1. Your boyfriend definitely needs to start seeing a therapist. It's not easy for most people to open up about their innermost feelings and, from the way you've described him, it's likely to be much harder for him. I can relate because i'm more or less the same. There could be some cheaper options for therapy available... You need to do the homework on that. He had a very traumatic childhood and his drinking is just going to make it worse. He deserves a chance at a good, normal, life.

2. As passionate as you are about helping him, I strongly think and advise that you start thinking about your own health and put yourself first. If that means you breaking up with him if he's not responsive to your efforts to get help, then so be it. You've already started drinking daily with him. It can only get worse because, tbh, most people, when they start to drink, don't even like the taste much... until they do.

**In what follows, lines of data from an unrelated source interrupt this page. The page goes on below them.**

File: design/flow/config.mk
export PLATFORM = sky130hd
export DESIGN_NAME = datapath_gray
export DESIGN_NICKNAME = datapath_gray
export VERILOG_FILES = /design/flow/design.v
export SDC_FILE = /design/flow/constraint.sdc
export NUM_CORES = 4
export LEC_CHECK = 1
export CORE_UTILIZATION = 40
export SYNTH_HDL_FRONTEND = slang
File: design/flow/constraint.sdc
current_design datapath_gray

set clk_period 9.8
set clk_io_pct 0.2

create_clock -name clk0 -period $clk_period [get_ports {i_clk}]

set non_clock_inputs [all_inputs -no_clocks]
set_input_delay [expr $clk_period * $clk_io_pct] -clock clk0 $non_clock_inputs
set_output_delay [expr $clk_period * $clk_io_pct] -clock clk0 [all_outputs]
module shiftbuffer #(
	parameter p_stages = 6,
	parameter p_width = 32
)(
	input wire i_clk,
	input wire i_rst,
	input wire i_stall,
	input wire [p_width-1:0] in,
	input wire in_valid,
	output wire [p_width-1:0] out,
	output wire out_valid
);
reg [p_width*p_stages-1:0] shifter;
reg [p_width*p_stages-1:0] shifter_new;
reg [p_stages-1:0] valid_shifter;
reg [p_stages-1:0] valid_shifter_new;
assign out_valid = valid_shifter[p_stages-1];
assign out = shifter[p_width*p_stages-1 -: p_width];
integer i;
reg found;
reg [p_stages-1:0] shiftstages;
always @(*) begin
	valid_shifter_new = valid_shifter;
	shifter_new = shifter;
	shiftstages = 0;
	found = 0;
	if(in_valid) begin
		for(i=p_stages-1; i >= 0; i = i - 1) begin
			if (!valid_shifter_new[i] && !found) begin
				found = 1;
				shifter_new[i*p_width +: p_width] = in;
				valid_shifter_new[i] = 1;
			end
		end
	end
end
always @(posedge i_clk) begin
	if (i_rst) begin
		shifter <= 0;
		valid_shifter <= 0;
	end else begin
		if (i_stall) begin
			shifter <= shifter_new;
			valid_shifter <= valid_shifter_new;
		end else begin
			if(valid_shifter[p_stages-1]) begin
				shifter <= {shifter_new[p_width*(p_stages-1)-1:0], {p_width{1'b0}}};
				valid_shifter <= {valid_shifter_new[(p_stages)-2:0], 1'b0};
			end else begin
				shifter <= shifter_new;
				valid_shifter <= valid_shifter_new;
			end	
		end
	end
end
endmodule
==> design.v <==
module conv_seq_to_parallel #(
    parameter C_ROW_SIZE = 8,
    parameter p_dataBits = 8,
    parameter p_rows = 3,
    parameter p_cols = 3
)(
    input wire i_clk,
    input wire i_rst,
    input wire [p_dataBits-1:0] data_in,
    input wire valid_in,
    input wire sof_in,
    output wire busy_out,
    output reg [p_rows*p_cols*p_dataBits-1:0] data_out,
    output reg valid_out,
    output wire sof_out,
    input wire busy_in
);
wire [p_rows*p_cols*p_dataBits-1:0] data_out_next;
wire stalled = busy_in;
assign busy_out = stalled;
wire [p_dataBits*(p_rows)-1:0] row_in;
wire [p_rows-1:0] row_valid_in;
assign row_in[p_dataBits-1:0] = (!stalled && valid_in)?data_in:0;
assign row_valid_in[0] = (!stalled && valid_in);
wire [p_cols*p_rows-1:0] valid_out_shift;
localparam lp_sift_out_bits = C_ROW_SIZE*(p_rows-1)+p_cols+1;
reg [lp_sift_out_bits-1:0] sof_out_shift;
reg valid_in_reg;
assign sof_out = (valid_out)?sof_out_shift[lp_sift_out_bits-1]:0;
always @(posedge i_clk) begin
    valid_in_reg <= (stalled)?0:valid_in;
    if (i_rst) begin
        data_out <= 0;
        valid_out <= 0;
        sof_out_shift <= 0;
    end  
    else begin
        data_out <= data_out_next;
        if(!valid_out && (valid_in || valid_in_reg))
            valid_out <= &valid_out_shift;
        else begin
            if(!stalled && !valid_in_reg) valid_out <= 0;
        end
        if(valid_in) begin
            sof_out_shift[lp_sift_out_bits-1:0] <= {sof_out_shift[lp_sift_out_bits-2:0], sof_in};
        end
    end  
end  
genvar i;
genvar j;
generate
    for (i = 0; i < p_rows; i = i + 1) begin
        reg [p_dataBits*C_ROW_SIZE-1:0] row_shift;
        reg [C_ROW_SIZE-1:0] row_valid;
        assign valid_out_shift[(i+1)*p_cols-1-:p_cols] = row_valid[p_cols-1:0];
        if(i < p_rows-1) begin
            assign row_in[p_dataBits*(i+2)-1 -: p_dataBits] = row_shift[p_dataBits*C_ROW_SIZE-1 -: p_dataBits];
            assign row_valid_in[i+1] = row_valid[C_ROW_SIZE-1];
        end
        assign data_out_next[i*p_rows*p_dataBits+p_cols*p_dataBits-1 -: p_cols*p_dataBits] = row_shift[p_cols*p_dataBits-1:0];
        always @(posedge i_clk) begin
            if (i_rst) begin
                row_shift <= 0;
                row_valid <= 0;
            end  
            else begin
                if(!stalled && valid_in) begin
                    row_shift[p_dataBits*C_ROW_SIZE-1:p_dataBits] <= row_shift[p_dataBits*C_ROW_SIZE-1-p_dataBits:0];
                    if(sof_in) begin
                        row_valid[C_ROW_SIZE-1:1] <= 0;
                    end else begin
                        row_valid[C_ROW_SIZE-1:1] <= row_valid[C_ROW_SIZE-2:0];
                    end
                    row_shift[p_dataBits-1:0] <= row_in[p_dataBits*(i+1)-1 -: p_dataBits];
                    row_valid[0] <= row_valid_in[i];
                end  
            end  
        end
    end
endgenerate
endmodule
==> run.sh <==
#!/bin/bash
# OpenROAD 26Q1-2900-gdf79404cd8, Yosys 0.63+post, stock flow scripts
make -C /OpenROAD-flow-scripts/flow DESIGN_CONFIG=/design/flow/config.mk WORK_HOME=/design/flow/orfs finish
==> config.mk <==
export PLATFORM = sky130hd
export DESIGN_NAME = conv_seq_to_parallel
export DESIGN_NICKNAME = conv_seq_to_parallel
export VERILOG_FILES = /design/flow/design.v
export SDC_FILE = /design/flow/constraint.sdc
export NUM_CORES = 4
export LEC_CHECK = 1
export CORE_UTILIZATION = 30
export SYNTH_HDL_FRONTEND = slang
==> constraint.sdc <==
current_design conv_seq_to_parallel

set clk_period 11.8
set clk_io_pct 0.2

create_clock -name clk0 -period $clk_period [get_ports {i_clk}]

set non_clock_inputs [all_inputs -no_clocks]
set_input_delay [expr $clk_period * $clk_io_pct] -clock clk0 $non_clock_inputs
set_output_delay [expr $clk_period * $clk_io_pct] -clock clk0 [all_outputs]
==> impl_metrics.ini <==
; physical design summary
[job]
tool_warnings = 25
timing.max_cap.violations = 0

[global_routing]
globalRouteOverflowTotal = 0
initial_antenna_violation_count = 0
grt-busiest-layer = met1
grt_start_max_net_pins = 71
grt.met3_usage = 0.02071
via_count_of_the_first_global_routing_pass = 5015
grtUsageMet1 = 0.1832
global_route_wire_length_before_repair_um = 25980
gr-usage-met2 = 0.1629
grtUsageTotal = 0.1134

[floorplan]
ios = 88
die_area_um2 = 28400
core_util_at_fp = 0.3069
die_y_extent_um = 168.5
num_rows = 60
die_x_um = 168.5
core_area_um2 = 27100

[clock_network]
clkLatencyLatePin_ns = 0.51
cts-htree-levels = 1
cts_root_buf = sky130_fd_sc_hd__clkbuf_16
cts_num_sinks = 265
cts-buffers-inserted = 27
ctsLongestPathBuffers = 3
postCtsResizedCells = 0
clkSlewWorstSetupHoldPaths_ns = 0.06
cts_hold_buffers = 0
tritoncts = built
post-cts-setup-buffer-count = 0

[synthesis]
xor_area_frac = 0
post_synth_instance_area_um2 = 8318
synthesis.yosys.warnings = 0
mux_area_frac = 0.02407
syn-mean-instance-area_um2 = 10.18
synth_cell_type_count = 22
ys_area_um2 = 8318
ys_sh_adder = 0
share_of_synthesized_cell_area_in_and_or_nand_and_nor_gates = 0.1650
netlist.top_cell.by_area = sky130_fd_sc_hd__dfxtp_1
mapped_cells = 817
post_synth_ao_oa_area_fraction = 0.1373
yosys_register_bits = 265
ys_top_cells_by_area = sky130_fd_sc_hd__dfxtp_1, sky130_fd_sc_hd__nand2_1, sky130_fd_sc_hd__o22a_1
main_logic_family_after_synthesis = simple AND/OR/NAND/NOR gates
netlist.area_leader.share = 0.6378
ys_seq_frac = 0.6378
synth-cells-yosys = 817

[layout]
syn2layout_area_growth_pct = 24.97
layout.filler_cells = 2599
drive_gt1_frac = 0.06125
final_design_area_no_fill_um2 = 10400
biggestRegsByFlops = genblk1.row_shift: 152 flops, data_out: 72 flops, sof_out_shift: 20 flops
largest_register = genblk1.row_shift
final_core_util = 0.3836
flip_flop_count_of_the_largest_register_all_copies_and_words_added = 152

[outcome]
status = finished, final reports clean

[worst_hold_path]
holdPathStages = 2
holdCritPathClass = flip-flop to flip-flop

[place]
placer_congestion_estimate = 0.7500
preCtsSetupSlack_ns = 5.957
postPlaceCellArea_um2 = 9427
buffer_ports.inserted = 87
detailed_place_hpwl_um = 9195

[critical_path]
critical_path.n_buffers_inverters = 2
crit_fanout = 3
path_depth = 2
critical-path-top-delay-family = buffers and inverters
r2r.worst_path.cells = 3
crit_path_start_kind = input port
cp_data_arrival_time_ns = 3.35
setup.worst_path.end_class = primary output
critPathMaxStageDelay_ns = 0.52
critical-path-top-cell-by-count = sky130_fd_sc_hd__clkdlybuf4s50_1
critical-path-slowest-cell = sky130_fd_sc_hd__clkdlybuf4s50_1
crit_required_ns = 9.44
worstSetupPathType = input port to primary output
rrSetupSlack_ns = 10.65
crit_path_cell_trace = clkdlybuf4s50_1 > clkdlybuf4s50_1

[timing]
setup_repair_after_global_routing_missed_its_margin = false
finalClockSkew_ns = 0.006236
finalCritPeriodShare = 0.4843
setup_viol_count_final = 0
totalNegativeSetupSlack_ns = 0
slew_headroom = 0.5253
finalHoldViolCount = 0
timing.final.ws_setup_ns = 6.085
worst_pin_slew_ns = 0.7120
maxClockFrequency_ghz = 0.1750
whs_ns = 0.4447
period_minus_slack_ns = 5.715
finalMaxSlewViolations = 0

[routing]
firstDrtPassIters = 6
ant_nets = 0
routed-via-count = 5546
via_per_inst = 4.367
postRouteWirelength_um = 15790
detail_route.iter0.violations = 320
diodes = 0
avgRoutedWirePerCell_um = 12.43
drt_drc_violations_left = 0

[pwr]
leakage_power_figure_nw = 3.860
power-per-cell-area_nw_per_um2 = 185.7
worst_case_vdd_ir_drop_uv = 84.33
-- routing by layer --
| layer | wire length (um) | vias up |
|---|---|---|
| li1 | - | 2871 |
| met1 | 7982 | 2560 |
| met2 | 6776 | 87 |
| met3 | 700 | 28 |
| met4 | 329 | 0 |
| met5 | 0 | - |
-- synthesized netlist by cell type --
cell type                  instances
sky130_fd_sc_hd__dfxtp_1         265
sky130_fd_sc_hd__nand2_1         181
sky130_fd_sc_hd__a21oi_1          98
sky130_fd_sc_hd__nor2b_1          72
sky130_fd_sc_hd__o22a_1           72
sky130_fd_sc_hd__buf_2            37
sky130_fd_sc_hd__nor2_1           22
sky130_fd_sc_hd__mux2i_1          20
sky130_fd_sc_hd__nand3b_1         16
sky130_fd_sc_hd__clkbuf_1         12
sky130_fd_sc_hd__buf_1             8
sky130_fd_sc_hd__buf_4             4
sky130_fd_sc_hd__and2_1            1
sky130_fd_sc_hd__and4b_1           1
sky130_fd_sc_hd__inv_1             1
sky130_fd_sc_hd__inv_2             1
sky130_fd_sc_hd__nand2b_1          1
sky130_fd_sc_hd__nand4_1           1
sky130_fd_sc_hd__nor2_4            1
sky130_fd_sc_hd__o211ai_1          1
sky130_fd_sc_hd__o21ai_0           1
sky130_fd_sc_hd__o41ai_1           1
-- per-stage QoR --
stage / total power, W / cells
CTS: 0.001957 / 1270
finish: 0.001931 / 1270
floorplan: 0.001005 / 817
global route: 0.002004 / 1270
detailed placement: 0.001044 / 1222
global placement: 0.001044 / 1222
-- cells by family after synthesis --
kind of cell | after synthesis
and+or+nand+nor | 296
DFF | 265
AOI/OAI and AO/OA | 173
buffers and inverters | 63
muxes | 20
-- where the power goes --
part | total (W) | switching [W] | leakage, nW | internal, W
clock | 0.000908 | 0.000336 | 0.480 | 0.000572
combinational | 0.0000852 | 0.0000426 | 1.22 | 0.0000425
sequential | 0.000938 | 0.0000123 | 2.16 | 0.000925
total | 0.00193 | 0.000390 | 3.86 | 0.00154
-- final timing paths --
check                                   startpoint                                    end
min          genblk1[0].row_shift[33]$_SDFFE_PP0P_  genblk1[0].row_shift[41]$_SDFFE_PP0P_
max reg2reg                 valid_out$_SDFFE_PP0P_                 valid_out$_SDFFE_PP0P_
max                                        busy_in                               busy_out
min reg2reg  genblk1[0].row_shift[33]$_SDFFE_PP0P_  genblk1[0].row_shift[41]$_SDFFE_PP0P_
-- layout by cell type (no fill, tap or decap), drive strengths merged --
cell type and instances:
a21oi 98, and2 1, and4b 1, buf 8, bufinv 5, clkbuf 38, clkdlybuf4s50 86, clkinv 5
dfxtp 265, inv 2, mux2i 20, nand2 181, nand2b 1, nand3b 16, nand4 1, nor2 23
nor2b 72, o211ai 1, o21ai 1, o22a 72, o41ai 1
-- cell type report --
type	instances	area, um2	share of cell area
Tap cell	372	465.4	0.04478
Timing Repair Buffer	94	924.6	0.08895
Sequential cell	265	5305	0.5104
Multi-Input combinational cell	489	2723	0.2619
Clock inverter	10	181.4	0.01745
Clock buffer	38	787.0	0.07571
Inverter	2	8.758	0.0008426
-- tightest hold or removal path: cells and delay by family, from the launching register on --
kind / cells / cell delay (ns)
AOI/OAI and AO/OA: 1 / 0.05
DFF: 1 / 0.31
and+or+nand+nor: 1 / 0.05
Power figures rest on the tool's default switching activity, not on a simulated workload.
==> design/flow/run.sh <==
#!/bin/bash
# OpenROAD 26Q1-2900-gdf79404cd8, Yosys 0.63+post, stock flow scripts
make -C /OpenROAD-flow-scripts/flow DESIGN_CONFIG=/design/flow/config.mk WORK_HOME=/design/flow/orfs finish
==> design/flow/constraint.sdc <==
current_design FFTcontrol

set clk_period 3.5
set clk_io_pct 0.2

create_clock -name clk0 -period $clk_period [get_ports {clk}]

set non_clock_inputs [all_inputs -no_clocks]
set_input_delay [expr $clk_period * $clk_io_pct] -clock clk0 $non_clock_inputs
set_output_delay [expr $clk_period * $clk_io_pct] -clock clk0 [all_outputs]
==> design/flow/config.mk <==
export PLATFORM = sky130hd
export DESIGN_NAME = FFTcontrol
export DESIGN_NICKNAME = FFTcontrol
export VERILOG_FILES = /design/flow/design.v
export SDC_FILE = /design/flow/constraint.sdc
export NUM_CORES = 4
export LEC_CHECK = 1
export CORE_AREA = 10 10 87 87
export DIE_AREA = 0 0 97 97
### design/flow/design.v
module multiplier (
    input signed [7:0] RealPart,     
    input signed [7:0] ImagPart,     
    input signed [7:0] multi_factor,   
    output reg signed [7:0] Real_multi_out,  
    output reg signed [7:0] imag_multi_out   
);
    always @(*) begin
        Real_multi_out = (RealPart * multi_factor);
        imag_multi_out = (ImagPart * multi_factor);
    end
endmodule
### design/flow/config.mk
export PLATFORM = sky130hd
export DESIGN_NAME = multiplier
export DESIGN_NICKNAME = multiplier
export VERILOG_FILES = /design/flow/design.v
export SDC_FILE = /design/flow/constraint.sdc
export NUM_CORES = 4
export LEC_CHECK = 1
export CORE_UTILIZATION = 30
===== ./config.mk =====
export PLATFORM = sky130hd
export DESIGN_NAME = VGA
export DESIGN_NICKNAME = VGA
export VERILOG_FILES = /design/flow/design.v
export SDC_FILE = /design/flow/constraint.sdc
export NUM_CORES = 4
export LEC_CHECK = 1
export CORE_UTILIZATION = 30

===== ./constraint.sdc =====
current_design VGA

set clk_period 2.4
set clk_io_pct 0.2

create_clock -name clk0 -period $clk_period [get_ports {vga_clk}]

set non_clock_inputs [all_inputs -no_clocks]
set_input_delay [expr $clk_period * $clk_io_pct] -clock clk0 $non_clock_inputs
set_output_delay [expr $clk_period * $clk_io_pct] -clock clk0 [all_outputs]

===== ./design.v =====
`timescale 1ns / 1ps
module VGA(vga_clk,clrn,d_in,row_addr,col_addr,rdn,r,g,b,hs,vs);  
   input     [11:0] d_in;      
   input            vga_clk;   
   input            clrn;
   output reg [8:0] row_addr;  
   output reg [9:0] col_addr;  
   output reg [3:0] r,g,b;  
   output reg       rdn;       
   output reg       hs,vs;     
   reg [9:0] h_count;  
   always @ (posedge vga_clk) begin
       if (!clrn) begin
           h_count <= 10'h0;
       end else if (h_count == 10'd799) begin
           h_count <= 10'h0;
       end else begin 
           h_count <= h_count + 10'h1;
       end
   end
   reg [9:0] v_count;  
   always @ (posedge vga_clk or negedge clrn) begin
       if (!clrn) begin
           v_count <= 10'h0;
       end else if (h_count == 10'd799) begin
           if (v_count == 10'd524) begin
               v_count <= 10'h0;
           end else begin
               v_count <= v_count + 10'h1;
           end
       end
   end
    wire  [9:0] row    =  v_count - 10'd35;      
    wire  [9:0] col    =  h_count - 10'd143;     
    wire        h_sync = (h_count > 10'd95);     
    wire        v_sync = (v_count > 10'd1);      
    wire        read   = (h_count > 10'd142) &&  
                         (h_count < 10'd783) &&  
                         (v_count > 10'd34)  &&  
                         (v_count < 10'd515);    
    always @ (posedge vga_clk) begin
        row_addr <=  row[8:0];  
        col_addr <=  col;       
        rdn      <= ~read;      
        hs       <=  h_sync;    
        vs       <=  v_sync;    
        r        <=  rdn ? 4'h0 : d_in[3:0];  
        g        <=  rdn ? 4'h0 : d_in[7:4];  
        b        <=  rdn ? 4'h0 : d_in[11:8];  
    end
endmodule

And by that point, they're hooked. Of course, not all evolve into alcoholics but why risk it? Stop drinking with him altogether. And two card him about the therapy - so it's either he gets help or you're out. That will show you how much he loves YOU (after all, YOU love HIM 'to death').

3. To reinforce point 2, you cannot help an active alcoholic. You cannot be in a healthy relationship with an active alcoholic (who is not even willing to get help). They will only pull you down into the dark abyss with them. Do not even consider a long term serious relationship (marriage, kids) with an active alcoholic. Again, focus on yourself. You are very young and have a lot of life ahead of you. Don't waste it.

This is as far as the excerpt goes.